Poll tracker assignment

The polling page here contains a list of polls from a presidential election in a hypothetical country. The election will be held on the 10th of October, 2024, so there’s a long way to go—lots could happen between now and then.

We would like you to write a scraper to pull the polls off the polling page, convert them to a CSV, and create a poll average based on those polls. The poll tracker should continue to work up until election day, and be robust to all the normal issues we see in aggregate polling lists:

Some days have no polls, some have multiple
Some pollsters do not include line items for all candidates
Some pollsters will conduct multiple polls with hypotheticals (e.g. what if this candidate dropped out?)
The order of candidates on the page may change
Formatting may be inconsistent

As well as the normal things that happen during election campaigns:

Opinions can shift suddenly
A candidate might drop out
A candidate might join the race late
There may be big gaps in the polling record (for example, around Christmas or for this country’s two-week public holiday in June)
There may be significant data entry errors
Notes might be attached to specific polls or numbers

The poll tracker page will add more polls over time.

What we’re looking for

This is a test of your ability to write stable, production-ready code. All of the “tricks” to this assignment are listed above; there should be no surprises or gotchas here. The structure of the table will never change, and its design is pretty simple. (We are not testing your ability to scrape irritatingly-written websites!) Your code should be clean, well-documented (or self-documenting), and easy to read. Ideally it will have tests or some sort of error monitoring, and will detect or alert us in the event of a major error. (Writing errors to a log file is a sufficient alert for this assignment.) Your entire program should be executable from a single command, but it probably shouldn’t be written in a single monolithic script.

We would strongly prefer you write your poll tracker in R, Python, or JavaScript/TypeScript. You should submit your code as a github repository. You’re welcome to use additional libraries so long as your code is easily runnable on another computer. (A provisioned docker image is fine, so are things like npm or virtualenv.)

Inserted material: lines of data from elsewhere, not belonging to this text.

This is an optimization exercise on Yosys and OpenROAD, whose aim is small area, a short achievable clock period and few clock cycles, not a production implementation. Where RTL was checked, it was by simulation tests only, not by an equivalence proof against the original. No activity file was given, so power comes from the tool's default toggle rates.

==> inputs of job 4710 <==
==> flow/design.v <==
`default_nettype none
package srt_pkg;
	parameter int APB_DATA_W = 32;	 
	parameter int EST_W = 5;	 
	typedef enum logic [2:0] {
		QD_ZERO = 3'b000,
		QD_POS1 = 3'b001,
		QD_POS2 = 3'b010,
		QD_NEG2 = 3'b110,
		QD_NEG1 = 3'b111
	} qdigit_e;
	typedef enum logic [7:0] {
		ADDR_DIVIDEND = 8'h00,
		ADDR_DIVISOR = 8'h04,	 
		ADDR_STATUS = 8'h08,
		ADDR_RESULT = 8'h0C	 
	} reg_addr_e;
endpackage
`default_nettype wire
`timescale 1ns/10ps
`default_nettype none
module srt_div_top (
	input logic clk,
	input logic arst_n,
	input logic psel,
	input logic penable,
	input logic pwrite,
	input logic [7:0] paddr,
	input logic [srt_pkg::APB_DATA_W-1:0] pwdata,
	output logic [srt_pkg::APB_DATA_W-1:0] prdata,
	output logic pready,
	output logic pslverr
);
	localparam logic [7:0] A_DVD = 8'h00;
	localparam logic [7:0] A_DVS = 8'h04;
	localparam logic [7:0] A_STS = 8'h08;
	localparam logic [7:0] A_RES = 8'h0C;
	logic [15:0] dividend;
	logic [31:0] slot [4];		 
	logic [3:0] sdbz;		 
	logic [2:0] n_out;		 
	logic [2:0] n_rdy;		 
	logic [1:0] n_pend;		 
	logic [1:0] wr_ptr;		 
	logic [1:0] rd_ptr;		 
	logic [1:0] u_ptr;		 
	logic wbf;			 
	logic busy;			 
	logic [2:0] cnt;		 
	logic [15:0] ur;		 
	logic [15:0] uq;		 
	logic [15:0] ud;		 
	logic pre_dbz;			 
	logic pre_skip;
	logic dvd_wr_q;			 
	logic div_wr_q;			 
	logic rd_res_q;			 
	assign pready = 1'b1;
	logic setup;
	logic launch;
	logic pop;
	logic [2:0] n_rdy_vis;		 
	assign setup = psel & ~penable;
	assign launch = div_wr_q & penable;
	assign pop = rd_res_q & penable;
	assign n_rdy_vis = n_rdy + {2'b0, wbf};
	always_ff @(posedge clk or negedge arst_n) begin
		if (!arst_n) begin
			dvd_wr_q <= 1'b0;
			div_wr_q <= 1'b0;
			rd_res_q <= 1'b0;
		end else begin
			dvd_wr_q <= setup & pwrite & (paddr == A_DVD);
			div_wr_q <= setup & pwrite & (paddr == A_DVS) & (n_out != 3'd4);
			rd_res_q <= setup & ~pwrite & (paddr == A_RES) & (n_rdy_vis != 3'd0);
		end
	end
	always_ff @(posedge clk) begin
		pslverr <= (pwrite & (paddr == A_DVS) & (n_out == 3'd4)) |
			(~pwrite & (paddr == A_RES) & (n_rdy_vis == 3'd0));
		case (paddr)
			A_DVD: prdata <= {16'b0, dividend};
			A_STS: prdata <= {24'b0, 1'b0, n_rdy_vis, 2'b0,
				sdbz[rd_ptr] & (n_rdy_vis != 3'd0), n_rdy_vis != 3'd0};
			A_RES: prdata <= (n_rdy_vis != 3'd0) ? slot[rd_ptr] : 32'b0;
			default: prdata <= 32'b0;
		endcase
	end
	always_ff @(posedge clk) begin
		if (dvd_wr_q & penable)
			dividend <= pwdata[15:0];
	end
	function automatic logic [16:0] step(input logic [15:0] r, input logic b,
			input logic [15:0] d);
		logic [16:0] x;
		logic [17:0] s;
		x = {r, b};
		s = {1'b0, x} - {2'b0, d};
		step = s[17] ? {x[15:0], 1'b0} : {s[15:0], 1'b1};
	endfunction
	logic [16:0] st1;
	logic [16:0] st2;
	logic [15:0] nr;		 
	logic [15:0] nq;
	assign st1 = step(ur, uq[15], ud);
	assign st2 = step(st1[16:1], uq[14], ud);
	assign nr = st2[16:1];
	assign nq = {uq[13:0], st1[0], st2[0]};
	logic last;			 
	logic fin;			 
	logic pend_bus;			 
	logic load_pend;		 
	logic load_new;			 
	logic pend_store;		 
	logic [1:0] nxt_ptr;
	logic [31:0] ops;		 
	logic [31:0] bus;
	logic [15:0] la;		 
	logic [15:0] lb;
	logic l_dbz;			 
	logic l_skip;			 
	logic [15:0] lr;		 
	logic [15:0] lq;
	logic [2:0] lcnt;
	assign last = busy & (cnt == 3'd0);
	assign pend_bus = (n_pend != 2'd0) | (busy & ~last);
	assign fin = last & ~(div_wr_q & (n_pend != 2'd0));
	assign load_pend = fin & (n_pend != 2'd0);
	assign load_new = div_wr_q & ~pend_bus;
	assign pend_store = launch & pend_bus;
	assign nxt_ptr = u_ptr + 2'd1;
	assign ops = slot[nxt_ptr];
	assign bus = (div_wr_q & pend_bus) ? {dividend, pwdata[15:0]} : {nr, nq};
	always_ff @(posedge clk) begin
		pre_dbz <= (pwdata[15:0] == 16'b0);
		pre_skip <= (dividend[15:8] < pwdata[15:0]);
	end
	assign la = load_pend ? ops[31:16] : dividend;
	assign lb = load_pend ? ops[15:0] : pwdata[15:0];
	assign l_dbz = load_pend ? (ops[15:0] == 16'b0) : pre_dbz;
	assign l_skip = load_pend ? (ops[31:24] < ops[15:0]) : pre_skip;
	always_comb begin
		if (l_dbz) begin
			lr = {2'b0, la[15:2]};
			lq = {la[1:0], 14'h3fff};
			lcnt = 3'd0;
		end else if (l_skip) begin
			lr = {8'b0, la[15:8]};
			lq = {la[7:0], 8'b0};
			lcnt = 3'd3;
		end else begin
			lr = 16'b0;
			lq = la;
			lcnt = 3'd7;
		end
	end
	always_ff @(posedge clk or negedge arst_n) begin
		if (!arst_n) begin
			busy <= 1'b0;
			cnt <= 3'd0;
			u_ptr <= 2'd3;
			wr_ptr <= 2'd0;
			rd_ptr <= 2'd0;
			n_out <= 3'd0;
			n_rdy <= 3'd0;
			n_pend <= 2'd0;
			wbf <= 1'b0;
		end else begin
			if (load_pend | (launch & ~pend_bus)) begin
				busy <= 1'b1;
				cnt <= lcnt;
				u_ptr <= nxt_ptr;
			end else if (fin) begin
				busy <= 1'b0;
			end else if (busy & ~last) begin
				cnt <= cnt - 3'd1;
			end
			if (launch)
				wr_ptr <= wr_ptr + 2'd1;
			if (pop)
				rd_ptr <= rd_ptr + 2'd1;
			n_out <= n_out + {2'b0, launch} - {2'b0, pop};
			n_rdy <= n_rdy + {2'b0, wbf} - {2'b0, pop};
			n_pend <= n_pend + {1'b0, pend_store} - {1'b0, load_pend};
			wbf <= fin;
		end
	end
	always_ff @(posedge clk) begin
		if (load_pend | load_new) begin
			ur <= lr;
			uq <= lq;
			ud <= lb;
		end else if (busy & ~last) begin
			ur <= nr;
			uq <= nq;
		end
		for (int i = 0; i < 4; i++) begin
			if ((div_wr_q & pend_bus & (wr_ptr == 2'(i))) | (fin & (u_ptr == 2'(i))))
				slot[i] <= bus;
			if (div_wr_q & (wr_ptr == 2'(i)))
				sdbz[i] <= pre_dbz;
		end
	end
endmodule
`default_nettype wire
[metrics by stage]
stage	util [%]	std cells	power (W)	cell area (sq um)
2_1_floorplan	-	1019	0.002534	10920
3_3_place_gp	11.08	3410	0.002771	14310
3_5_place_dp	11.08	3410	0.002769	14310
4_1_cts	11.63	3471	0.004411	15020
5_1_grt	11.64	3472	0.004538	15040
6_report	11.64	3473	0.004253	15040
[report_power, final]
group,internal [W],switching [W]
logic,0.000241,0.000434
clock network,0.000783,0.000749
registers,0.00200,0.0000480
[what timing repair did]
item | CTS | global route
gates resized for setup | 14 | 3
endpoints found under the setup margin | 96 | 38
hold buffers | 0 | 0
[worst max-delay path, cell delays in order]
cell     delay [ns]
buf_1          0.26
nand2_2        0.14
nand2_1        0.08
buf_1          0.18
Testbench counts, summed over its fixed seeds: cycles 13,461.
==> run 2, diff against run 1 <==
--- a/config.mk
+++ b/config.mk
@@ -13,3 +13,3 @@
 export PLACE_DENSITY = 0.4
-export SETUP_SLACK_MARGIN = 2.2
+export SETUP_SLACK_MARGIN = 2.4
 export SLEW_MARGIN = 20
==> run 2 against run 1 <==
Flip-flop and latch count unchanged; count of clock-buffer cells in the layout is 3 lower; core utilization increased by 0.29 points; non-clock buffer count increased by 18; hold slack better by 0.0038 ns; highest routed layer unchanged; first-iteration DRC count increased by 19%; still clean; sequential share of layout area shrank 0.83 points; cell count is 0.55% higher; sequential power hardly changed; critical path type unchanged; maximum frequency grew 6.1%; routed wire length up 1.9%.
This design comes from an exercise in tuning for small area on the open sky130 flow, not from production work.
Function was checked by simulation only, so behaviour that the tests miss may differ from the original.
Power figures rest on the tool's default switching activity, not on a simulated workload. The clock port is modelled as an ideal driver; clocking choices that lean on that would not hold on a real chip.

==> flow/design.v (excerpt) <==
module side_ch
(
	input  logic                     clk,
	input  logic                     arst_n,
	input  logic                     reg_wr,
	input  logic                     reg_rd,
	input  logic [REG_ADDR_W-1:0]    reg_addr,
	input  logic [REG_DATA_W-1:0]    reg_wdata,
	output logic [REG_DATA_W-1:0]    reg_rdata,
	output logic                     reg_rvalid,
	input  logic                     short_preamble_detected,
	input  logic                     long_preamble_detected,
	input  logic                     pkt_header_valid_strobe,
	input  logic                     pkt_header_valid,
	input  logic                     fcs_in_strobe,
	input  logic                     fcs_ok,
	input  logic                     phy_tx_start,
	input  logic                     phy_tx_done,
	input  logic                     tx_pkt_need_ack,
	input  logic                     pkt_for_me,
	input  logic [ADDR2_W-1:0]       addr2,
	input  logic signed [RSSI_W-1:0] rssi_half_db,
	input  logic [2*IQ_W-1:0]        sample0_in,
	input  logic [2*IQ_W-1:0]        sample1_in,
	input  logic                     sample_in_strobe,
	output logic                     m_axis_tvalid,
	output logic [STREAM_W-1:0]      m_axis_tdata,
	output logic                     m_axis_tlast,
	input  logic                     m_axis_tready
);
	logic [NUM_EVENTS-1:0][COUNTER_W-1:0] counters;
	logic [REG_DATA_W-1:0] drop_cnt;
	logic [STREAM_W-1:0]   take_word;
	logic                  take;
	logic                  take_last;
	logic                  rssi_above;
	logic [TRIG_W-1:0]        cfg_trig_sel;
	logic signed [RSSI_W-1:0] cfg_rssi_th;
  ...
export LEC_CHECK = 0
export CAP_MARGIN = 20
export CORE_MARGIN = 2
export CORE_UTILIZATION = 70
export SLEW_MARGIN = 20
create_clock -name core_clock -period 6.0 [get_ports {clk}]
standard.sh (not shown) runs the stock make flow with config.mk's settings and CLKGATE_MAP_FILE= SYNTH_SCRIPT=/design/flow/synth_recipe.tcl, a recipe that flattens the netlist after the stock synthesis.
==> flow/flow/run.sh <==
#!/bin/bash
# ORFS layout through the standard.sh with three changes:
#  - synthesis is the standard flow's own script (synth_recipe.tcl) with only the combinational
#    mapping changed: no adder cells are extracted (ADDER_MAP_FILE empty), and abc
#    runs flow/area.abc, an area-oriented mapping, in place of the flow's speed
#    script (flip-flop mapping, flattening and naming are unchanged);
#  - port buffers use the smallest buffer cell;
#  - clock tree synthesis uses clkbuf_16 sink clusters of up to 30 flip-flops within
#    120 um, without dummy loads.
set -euo pipefail
W=$(pwd)
cat > "$W/flow_synth.tcl" <<EOS
proc abc {args} {
  set i [lsearch -exact \$args -script]
  if {\$i >= 0} { set args [lreplace \$args [expr {\$i+1}] [expr {\$i+1}] $W/flow/area.abc] }
  yosys abc {*}\$args
}
source $W/synth_recipe.tcl
EOS
bash standard.sh finish \
  "SYNTH_SCRIPT=$W/flow_synth.tcl" \
  "ADDER_MAP_FILE=" \
  "BUFFER_PORTS_ARGS=-buffer_cell sky130_fd_sc_hd__buf_1" \
  "CTS_ARGS=-sink_clustering_enable -repair_clock_nets -dont_use_dummy_load -buf_list sky130_fd_sc_hd__clkbuf_16 -sink_clustering_size 30 -sink_clustering_max_diameter 120" \
  > make_finish.log 2>&1
==> flow/flow/area.abc <==
&get -n
&st
&dch
&nf -R 1000 -p -C 32 -F 8
&put
Then changed:
--- a/flow/design.v
+++ b/flow/design.v
@@ -284,83 +284,85 @@
 	input  logic [STREAM_W-1:0]   take_word,
 	input  logic                  take,
 	input  logic                  take_last,
 	input  logic                  m_axis_tready,
 	output logic                  m_axis_tvalid,
 	output logic [STREAM_W-1:0]   m_axis_tdata,
 	output logic                  m_axis_tlast,
 	output logic [REG_DATA_W-1:0] drop_cnt
 );
 	logic [STREAM_W:0]       mem [0:FIFO_DEPTH-1];
-	logic [FIFO_AW:0]        count;
+	logic [FIFO_AW-1:0]      wr_ptr;
+	logic [FIFO_AW-1:0]      rd_ptr;
 	logic                    full;
 	logic                    offered;
 	logic                    push;
 	logic                    pop;
+	logic [FIFO_AW-1:0]      wr_ptr_nx;
 	logic                    full_nx;
-	logic                    shift;
-	logic [FIFO_AW-1:0]      head;
+	logic                    wr_en;
 	logic [STREAM_W:0]       rd_word;
-	assign full = count[FIFO_AW];
 	assign push = offered && !full;
 	assign pop  = m_axis_tvalid && m_axis_tready;
-	assign full_nx = !pop && (full || (offered && (count == (FIFO_AW+1)'(FIFO_DEPTH-1))));
-	assign shift   = take && !full_nx;
-	assign head    = count[FIFO_AW-1:0] + (push ? FIFO_AW'(0) : FIFO_AW'(FIFO_DEPTH-1));
+	assign wr_ptr_nx = wr_ptr + FIFO_AW'(push);
+	assign full_nx = !pop && (full || (offered && (wr_ptr + FIFO_AW'(1) == rd_ptr)));
+	assign wr_en   = take && !full_nx;
 	logic                  drop_ev;
 	logic [REG_DATA_W-1:0] drop_inc;
 	assign drop_ev = offered && full;
 	for (genvar k = 0; k < REG_DATA_W/8; k++)
 	begin : g_drop_byte
 		logic [8:0] c;
 		if (k == 0)
 			assign c[0] = drop_ev;
 		else
 			assign c[0] = drop_ev && (&drop_cnt[8*k-1:0]);
 		for (genvar b = 0; b < 8; b++)
 		begin : g_bit
 			assign drop_inc[8*k+b] = drop_cnt[8*k+b] ^ c[b];
 			assign c[b+1]          = drop_cnt[8*k+b] & c[b];
 		end
 	end
 	always_ff @(posedge clk)
 	begin
-		if (shift)
-		begin
-			mem[0] <= {take_last, take_word};
-			for (int i = 1; i < FIFO_DEPTH; i++)
-				mem[i] <= mem[i-1];
-		end
+		for (int i = 0; i < FIFO_DEPTH; i++)
+			if (wr_en && (wr_ptr_nx == FIFO_AW'(i)))
+				mem[i] <= {take_last, take_word};
 	end
 	always_comb
 	begin
 		rd_word = '0;
 		for (int i = 0; i < FIFO_DEPTH; i++)
 		begin
-			rd_word = rd_word | ({(STREAM_W+1){head == FIFO_AW'(i)}} & mem[i]);
+			rd_word = rd_word | ({(STREAM_W+1){rd_ptr == FIFO_AW'(i)}} & mem[i]);
 		end
 	end
-	assign m_axis_tvalid = (count != '0);
+	assign m_axis_tvalid = full || (wr_ptr != rd_ptr);
 	assign m_axis_tdata  = rd_word[STREAM_W-1:0];
 	assign m_axis_tlast  = rd_word[STREAM_W];
 	always_ff @(posedge clk or negedge arst_n)
 	begin
 		if (!arst_n)
 		begin
 			offered  <= 1'b0;
-			count    <= '0;
+			wr_ptr   <= '0;
+			rd_ptr   <= '0;
+			full     <= 1'b0;
 			drop_cnt <= '0;
 		end
 		else
 		begin
 			offered <= take;
-			count   <= count + (FIFO_AW+1)'(push) - (FIFO_AW+1)'(pop);
+			wr_ptr  <= wr_ptr_nx;
+			full    <= full_nx;
+			if (pop)
+				rd_ptr <= rd_ptr + FIFO_AW'(1);
 			drop_cnt <= drop_inc;
 		end
 	end
 endmodule
 `timescale 1ns/1ps
 import side_ch_pkg::*;
 module side_ch
 (
 	input  logic                     clk,
 	input  logic                     arst_n,
@@ -396,31 +398,21 @@
 	logic                  take;
 	logic                  take_last;
 	logic                  rssi_above;
 	logic [TRIG_W-1:0]        cfg_trig_sel;
 	logic signed [RSSI_W-1:0] cfg_rssi_th;
 	logic [CAP_LEN_W-1:0]     cfg_cap_len;
 	logic [NUM_EVENTS-1:0]    cfg_event_sel;
 	logic [REG_DATA_W-1:0]    cfg_addr2_target;
 	logic                     cfg_arm;
 	logic [NUM_EVENTS-1:0]    cfg_counter_clr;
-	logic [RSSI_W:0]   gt_chain;
-	logic [RSSI_W-1:0] ua;
-	logic [RSSI_W-1:0] ub;
-	assign ua = {~rssi_half_db[RSSI_W-1], rssi_half_db[RSSI_W-2:0]};
-	assign ub = {~cfg_rssi_th[RSSI_W-1], cfg_rssi_th[RSSI_W-2:0]};
-	assign gt_chain[0] = 1'b0;
-	for (genvar b = 0; b < RSSI_W; b++)
-	begin : g_gt
-		assign gt_chain[b+1] = (ua[b] & ~ub[b]) | (ua[b] & gt_chain[b]) | (~ub[b] & gt_chain[b]);
-	end
-	assign rssi_above = gt_chain[RSSI_W];
+	assign rssi_above = (rssi_half_db > cfg_rssi_th);
 	side_ch_reg_bank i_reg_bank (
 		.clk        (clk),
 		.arst_n     (arst_n),
 		.reg_wr     (reg_wr),
 		.reg_rd     (reg_rd),
 		.reg_addr   (reg_addr),
 		.reg_wdata  (reg_wdata),
 		.counters   (counters),
 		.drop_cnt   (drop_cnt),
 		.reg_rdata  (reg_rdata),
Result:
- core utilization drops by 0.64 points
- final cell count hardly moves
- count of clock-buffer cells in the layout stays the same
- routed wire length climbs by a few percent
- worst setup slack improves by 960 ps
- final area is about the same
- combinational power drops by a quarter to a third

-- port drivers added, routing unchanged --
Ports are ideal in the flow. The routed layouts listed here were re-timed in OpenROAD. Step 1 (the two cells are an assumption about what drives the block):
set clk [get_ports {clk}]
set_driving_cell -lib_cell sky130_fd_sc_hd__clkbuf_16 $clk
set_driving_cell -lib_cell sky130_fd_sc_hd__buf_2 [delete_from_list [all_inputs] $clk]
Step 2, shift: input delay + t, output delay - t, t = (earliest + latest rising clock arrival at the registers) / 2. This alone moves slack from input paths to output paths. a / b / c = ideal / step 1 / step 2; a / b = the first two.
| run | t (ns) | setup slack, ns | clock arrival spread, ns | worst slew at a driven data input, ns |
|---|---|---|---|---|
| the first run | 0.691 | 0.113 / 0.161 / -0.530 | 0.039 / 0.040 | 0.10 |
| the second run | 0.694 | 1.074 / 1.005 / 0.483 | 0.040 / 0.040 | 0.14 |
Met with ideal ports but missed after step 2: setup timing in the first run. For the first run, which loses most, drivers alone change the setup slack by +0.048 ns; drivers and shift together by -0.643 ns.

Your script should output two CSVs, called polls.csv and trends.csv (for the averages). The polls file should have columns for date, pollster, n (sample size), and each candidate (by name); the trends file just date and a column for each candidate. Values for polls and trends should be a number from 0 to 1. The polls file should have a row for each poll. The trends file should have a row for each day, starting with October 11th, 2023. You can see example files for polls and trends (these files contain random numbers).

How we’ll assess it

Once we’ve received the code, we will run it for each day leading up to the election. It should not crash, and should produce a CSV file that accurately matches our reference CSV of polls. We’ll also check the averages to ensure they haven’t diverged too much from the actual polling data (which would imply the code has gone wrong). And, of course, we’ll check that your code hasn’t crashed. If your code does crash, that doesn’t disqualify you—stuff happens. But we’d expect it to fail gracefully and trigger error monitoring so we’d know straight away.

This is not a test of your statistical know-how. It does not matter whether you use a 7-day trailing average or a Bayesian-filtered Dirichlet model to generate your average. It does matter that your average stays relatively close to the trends revealed by the polls.